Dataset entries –
·····

**src/rtl/data_addr_gen.sv**
```systemverilog
module data_addr_gen #(
  parameter int ADDR_W  = 12,
  parameter int FA_W    = 8,
  parameter int IDX_MAX = 'h5F,
  parameter int LOW_MAX = 'h5F
) (
  input  logic              clk,
  input  logic              rst,
  input  logic              issue_i,
  input  logic              no_mem_i,
  input  logic              xinst_i,
  input  logic              acc_i,
  input  logic              ind_i,
  input  logic [1:0]        ind_sel_i,
  input  logic [FA_W-1:0]   fa_i,
  input  logic [ADDR_W-FA_W-1:0] bank_i,
  input  logic [ADDR_W-1:0] ptr0_i,
  input  logic [ADDR_W-1:0] ptr1_i,
  input  logic [ADDR_W-1:0] ptr2_i,
  output logic [ADDR_W-1:0] ea_o,
  output logic              lit_o
);

  localparam int BANK_W = ADDR_W - FA_W;

  logic              load;
  logic              fa_low;
  logic              use_idx;
  logic [ADDR_W-1:0] ptr_pick;
  logic [ADDR_W-1:0] idx_sum;
  logic [ADDR_W-1:0] acc_addr;
  logic [ADDR_W-1:0] ea_nxt;

  assign load    = issue_i & ~no_mem_i;
  assign fa_low  = (int'(fa_i) <= LOW_MAX);
  assign use_idx = ~ind_i & xinst_i & ~acc_i & (int'(fa_i) <= IDX_MAX);
  assign idx_sum = ptr2_i + {{BANK_W{1'b0}}, fa_i};
  assign acc_addr = fa_low ? {{BANK_W{1'b0}}, fa_i} : {{BANK_W{1'b1}}, fa_i};

  always_comb begin
    case (ind_sel_i)
      2'b00:   ptr_pick = ptr0_i;
      2'b01:   ptr_pick = ptr1_i;
      default: ptr_pick = ptr2_i;
    endcase
  end

  always_comb begin
    if (ind_i)        ea_nxt = ptr_pick;
    else if (use_idx) ea_nxt = idx_sum;
    else if (acc_i)   ea_nxt = {bank_i, fa_i};
    else              ea_nxt = acc_addr;
  end

  always_ff @(posedge clk) begin
    if (rst) begin
      ea_o  <= '0;
      lit_o <= 1'b0;
    end else if (load) begin
      ea_o  <= ea_nxt;
      lit_o <= use_idx;
    end
  end

  AST_RESET_CLEAR: assert property (@(posedge clk)
    rst |=> (ea_o == '0 && !lit_o));

  AST_HOLD_IDLE: assert property (@(posedge clk) disable iff (rst)
    !(issue_i && !no_mem_i) |=> ($stable(ea_o) && $stable(lit_o)));

  AST_INDEXED: assert property (@(posedge clk) disable iff (rst)
    (issue_i && !no_mem_i && !ind_i && xinst_i && !acc_i && int'(fa_i) <= IDX_MAX)
    |=> (lit_o && ea_o == ADDR_W'($past(ptr2_i) + {{BANK_W{1'b0}}, $past(fa_i)})));

  AST_BANKED: assert property (@(posedge clk) disable iff (rst)
    (issue_i && !no_mem_i && !ind_i && acc_i)
    |=> (!lit_o && ea_o == {$past(bank_i), $past(fa_i)}));

  AST_SFR_HIGH: assert property (@(posedge clk) disable iff (rst)
    (issue_i && !no_mem_i && !ind_i && !acc_i && int'(fa_i) > LOW_MAX)
    |=> (!lit_o && ea_o[ADDR_W-1 -: BANK_W] == {BANK_W{1'b1}}));

  AST_LOW_PLAIN: assert property (@(posedge clk) disable iff (rst)
    (issue_i && !no_mem_i && !ind_i && !xinst_i && !acc_i && int'(fa_i) <= LOW_MAX)
    |=> (!lit_o && ea_o[ADDR_W-1 -: BANK_W] == '0));

  AST_INDIRECT: assert property (@(posedge clk) disable iff (rst)
    (issue_i && !no_mem_i && ind_i && ind_sel_i == 2'b00)
    |=> (!lit_o && ea_o == $past(ptr0_i)));

endmodule

```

·····

What is expected – In the data, find how many lines hold the string "assign", and answer with the number only.

Response to the exercise – 5